Yesterday, a federal three-judge panel in California ordered the state to cut its prison population by 40,000 in the next two years (via TalkLeft). In other words, the state has to release 40,000 prisoners because it's demonstrated that it can't take care of them.
Before you roll your eyes about a "bleeding heart" court in California siding with those damn people, consider some of what the court said in its lengthy opinion:
'California’s correctional system is in a tailspin,' the state’s independent oversight agency has reported. Tough-on-crime politics have increased the population of California’s prisons dramatically while making necessary reforms impossible. As a result, the state’s prisons have become places 'of extreme peril to the safety of persons'' they house, while contributing little to the safety of California’s residents. California 'spends more on corrections than most countries in the world,' but the state 'reaps fewer public safety benefits.' Although California’s existing prison system serves neither the public nor the inmates well, the state has for years been unable or unwilling to implement the reforms necessary to reverse its continuing deterioration.That's at page 6 of the opinion (citations omitted).
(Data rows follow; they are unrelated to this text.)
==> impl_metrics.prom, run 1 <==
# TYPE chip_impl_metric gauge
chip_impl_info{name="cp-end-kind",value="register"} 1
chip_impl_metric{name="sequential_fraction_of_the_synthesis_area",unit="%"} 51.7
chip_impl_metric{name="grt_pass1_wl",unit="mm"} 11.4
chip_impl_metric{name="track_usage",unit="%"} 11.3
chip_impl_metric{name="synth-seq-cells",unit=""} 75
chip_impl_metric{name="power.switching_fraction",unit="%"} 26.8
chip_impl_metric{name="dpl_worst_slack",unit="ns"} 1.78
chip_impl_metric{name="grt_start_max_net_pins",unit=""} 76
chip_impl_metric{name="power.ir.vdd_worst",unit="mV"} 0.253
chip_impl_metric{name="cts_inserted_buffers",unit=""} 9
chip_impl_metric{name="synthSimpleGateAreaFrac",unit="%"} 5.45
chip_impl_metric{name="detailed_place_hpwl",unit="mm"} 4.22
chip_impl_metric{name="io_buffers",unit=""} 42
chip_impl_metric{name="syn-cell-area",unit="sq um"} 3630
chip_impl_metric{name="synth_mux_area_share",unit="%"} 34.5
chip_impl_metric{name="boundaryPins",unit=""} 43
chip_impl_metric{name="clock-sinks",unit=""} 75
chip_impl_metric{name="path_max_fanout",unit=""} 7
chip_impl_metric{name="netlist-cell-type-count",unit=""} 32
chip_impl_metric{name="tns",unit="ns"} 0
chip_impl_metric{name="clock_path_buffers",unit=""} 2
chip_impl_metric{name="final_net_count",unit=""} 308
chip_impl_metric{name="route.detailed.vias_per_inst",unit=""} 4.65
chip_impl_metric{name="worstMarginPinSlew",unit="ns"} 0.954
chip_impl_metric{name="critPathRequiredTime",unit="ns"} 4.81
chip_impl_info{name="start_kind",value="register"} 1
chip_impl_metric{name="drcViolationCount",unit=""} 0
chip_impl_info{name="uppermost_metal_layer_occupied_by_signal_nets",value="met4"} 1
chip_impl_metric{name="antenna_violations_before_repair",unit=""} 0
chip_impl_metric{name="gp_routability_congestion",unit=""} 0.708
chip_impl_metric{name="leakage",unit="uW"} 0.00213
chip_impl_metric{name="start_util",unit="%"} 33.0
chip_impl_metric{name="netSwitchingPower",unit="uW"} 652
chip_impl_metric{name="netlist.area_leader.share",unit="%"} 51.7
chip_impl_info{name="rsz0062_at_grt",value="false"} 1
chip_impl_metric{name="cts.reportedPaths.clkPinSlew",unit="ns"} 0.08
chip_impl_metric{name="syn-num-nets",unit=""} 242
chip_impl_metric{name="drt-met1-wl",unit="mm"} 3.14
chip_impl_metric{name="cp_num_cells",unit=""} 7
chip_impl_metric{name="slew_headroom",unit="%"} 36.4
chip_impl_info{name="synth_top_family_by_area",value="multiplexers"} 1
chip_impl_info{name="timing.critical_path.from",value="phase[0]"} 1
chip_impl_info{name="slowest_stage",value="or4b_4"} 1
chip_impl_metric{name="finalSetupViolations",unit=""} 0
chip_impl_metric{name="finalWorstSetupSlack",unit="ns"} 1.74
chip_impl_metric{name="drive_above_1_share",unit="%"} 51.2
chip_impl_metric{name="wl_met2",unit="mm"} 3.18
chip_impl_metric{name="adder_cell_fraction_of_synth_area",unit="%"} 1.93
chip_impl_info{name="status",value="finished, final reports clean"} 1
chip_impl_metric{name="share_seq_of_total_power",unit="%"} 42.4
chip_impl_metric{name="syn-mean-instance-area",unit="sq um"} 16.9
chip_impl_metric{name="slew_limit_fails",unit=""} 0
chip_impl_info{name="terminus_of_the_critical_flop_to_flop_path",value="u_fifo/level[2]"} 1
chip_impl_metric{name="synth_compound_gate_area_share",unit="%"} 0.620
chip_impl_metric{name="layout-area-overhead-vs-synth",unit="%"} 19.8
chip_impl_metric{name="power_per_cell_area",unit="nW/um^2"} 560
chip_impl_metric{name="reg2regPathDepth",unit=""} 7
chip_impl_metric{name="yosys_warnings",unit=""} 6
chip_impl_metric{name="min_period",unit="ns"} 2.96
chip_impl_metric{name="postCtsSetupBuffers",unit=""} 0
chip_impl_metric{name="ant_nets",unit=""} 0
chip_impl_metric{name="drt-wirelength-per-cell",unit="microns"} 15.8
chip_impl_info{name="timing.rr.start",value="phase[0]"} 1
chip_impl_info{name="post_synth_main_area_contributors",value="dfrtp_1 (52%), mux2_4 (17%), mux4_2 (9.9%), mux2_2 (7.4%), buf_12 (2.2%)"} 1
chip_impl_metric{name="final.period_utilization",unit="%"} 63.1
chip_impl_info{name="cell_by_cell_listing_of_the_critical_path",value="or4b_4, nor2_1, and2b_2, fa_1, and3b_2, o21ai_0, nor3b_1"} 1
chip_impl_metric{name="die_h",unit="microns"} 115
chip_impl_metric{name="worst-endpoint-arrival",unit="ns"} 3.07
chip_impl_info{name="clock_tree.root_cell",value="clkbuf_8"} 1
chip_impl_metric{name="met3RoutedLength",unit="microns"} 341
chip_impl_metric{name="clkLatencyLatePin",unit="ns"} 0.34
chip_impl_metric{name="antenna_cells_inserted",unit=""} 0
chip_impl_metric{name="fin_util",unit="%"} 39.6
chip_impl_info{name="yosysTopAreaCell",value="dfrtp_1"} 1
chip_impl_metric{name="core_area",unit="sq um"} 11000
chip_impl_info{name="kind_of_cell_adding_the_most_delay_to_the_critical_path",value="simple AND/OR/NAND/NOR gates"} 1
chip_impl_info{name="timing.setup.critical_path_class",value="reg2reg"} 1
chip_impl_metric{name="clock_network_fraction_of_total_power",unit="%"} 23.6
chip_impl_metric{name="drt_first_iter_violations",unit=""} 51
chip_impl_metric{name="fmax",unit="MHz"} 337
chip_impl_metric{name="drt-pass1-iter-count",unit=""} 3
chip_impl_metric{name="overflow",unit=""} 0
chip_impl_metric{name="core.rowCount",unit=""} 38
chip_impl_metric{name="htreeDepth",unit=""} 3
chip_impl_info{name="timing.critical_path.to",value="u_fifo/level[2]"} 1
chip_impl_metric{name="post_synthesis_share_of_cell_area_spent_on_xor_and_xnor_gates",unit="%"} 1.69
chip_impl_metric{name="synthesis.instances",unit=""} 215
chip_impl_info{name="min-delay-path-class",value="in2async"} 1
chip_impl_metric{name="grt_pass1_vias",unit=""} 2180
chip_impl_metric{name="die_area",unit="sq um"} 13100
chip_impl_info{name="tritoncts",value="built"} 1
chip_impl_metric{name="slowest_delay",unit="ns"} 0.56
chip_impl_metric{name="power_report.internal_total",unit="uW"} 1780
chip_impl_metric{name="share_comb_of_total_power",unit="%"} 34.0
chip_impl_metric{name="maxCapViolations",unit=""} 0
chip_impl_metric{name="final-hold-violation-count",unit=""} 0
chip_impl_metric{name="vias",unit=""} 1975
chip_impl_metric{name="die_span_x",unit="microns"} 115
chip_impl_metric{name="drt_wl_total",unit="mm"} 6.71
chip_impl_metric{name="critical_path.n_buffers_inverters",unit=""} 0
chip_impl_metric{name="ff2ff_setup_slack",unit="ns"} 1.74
California's prison population as soared 750% since the mid 1970s. In 2006, the system was running at double capacity. That overcrowding makes it impossible for California to provide even the basic medical and mental health care the Constitution requires:
The United States Constitution does not require that the state provide its inmates with state-of-the-art medical and mental health care, nor does it require that prison conditions be comfortable. California must simply provide care consistent with 'the minimal civilized measure of life’s necessities,' – care sufficient to prevent the unnecessary and wanton infliction of pain or death. Tragically, California’s inmates have long been denied even that minimal level of medical and mental health care, with consequences that have been serious, and often fatal. Inmates are forced to wait months or years for medically necessary appointments and examinations, and many receive inadequate medical care in substandard facilities that lack the medical equipment required to conduct routine examinations or afford essential medical treatment. Seriously mentally ill inmates languish in horrific conditions without access to necessary mental health care, raising the acuity of mental illness throughout the system and increasing the risk of inmate suicide. A significant number of inmates have died as a result of the state’s failure to provide constitutionally adequate medical care. As of mid-2005, a California inmate was dying needlessly every six or seven days.Emphasis mine (from p. 6-7, citations omitted).
Now, I know that lots of folks out there don't give two shits about inmates and would wonder whether any of them could "needlessly" die. But one of the grave responsibilities of society is to at least make sure that the people we lock up in cages aren't deprived of medical care. Not to mention, getting inmates sick and crazy - when 90% of them are going to get out at some point - is just counterproductive in the extreme.
The leitmotif of the court's opinion (what I gleaned from a quick skim, at least) is that this is not a new problem and California has been derelict in getting it fixed. It should be a warning to other states, because we're all going to have problems like this if we continue to insist on locking up large hunks of our population.
Trimming the prison population on the back end is a short term necessity, but the long term goal should be ensuring that fewer people wind up there in the first place.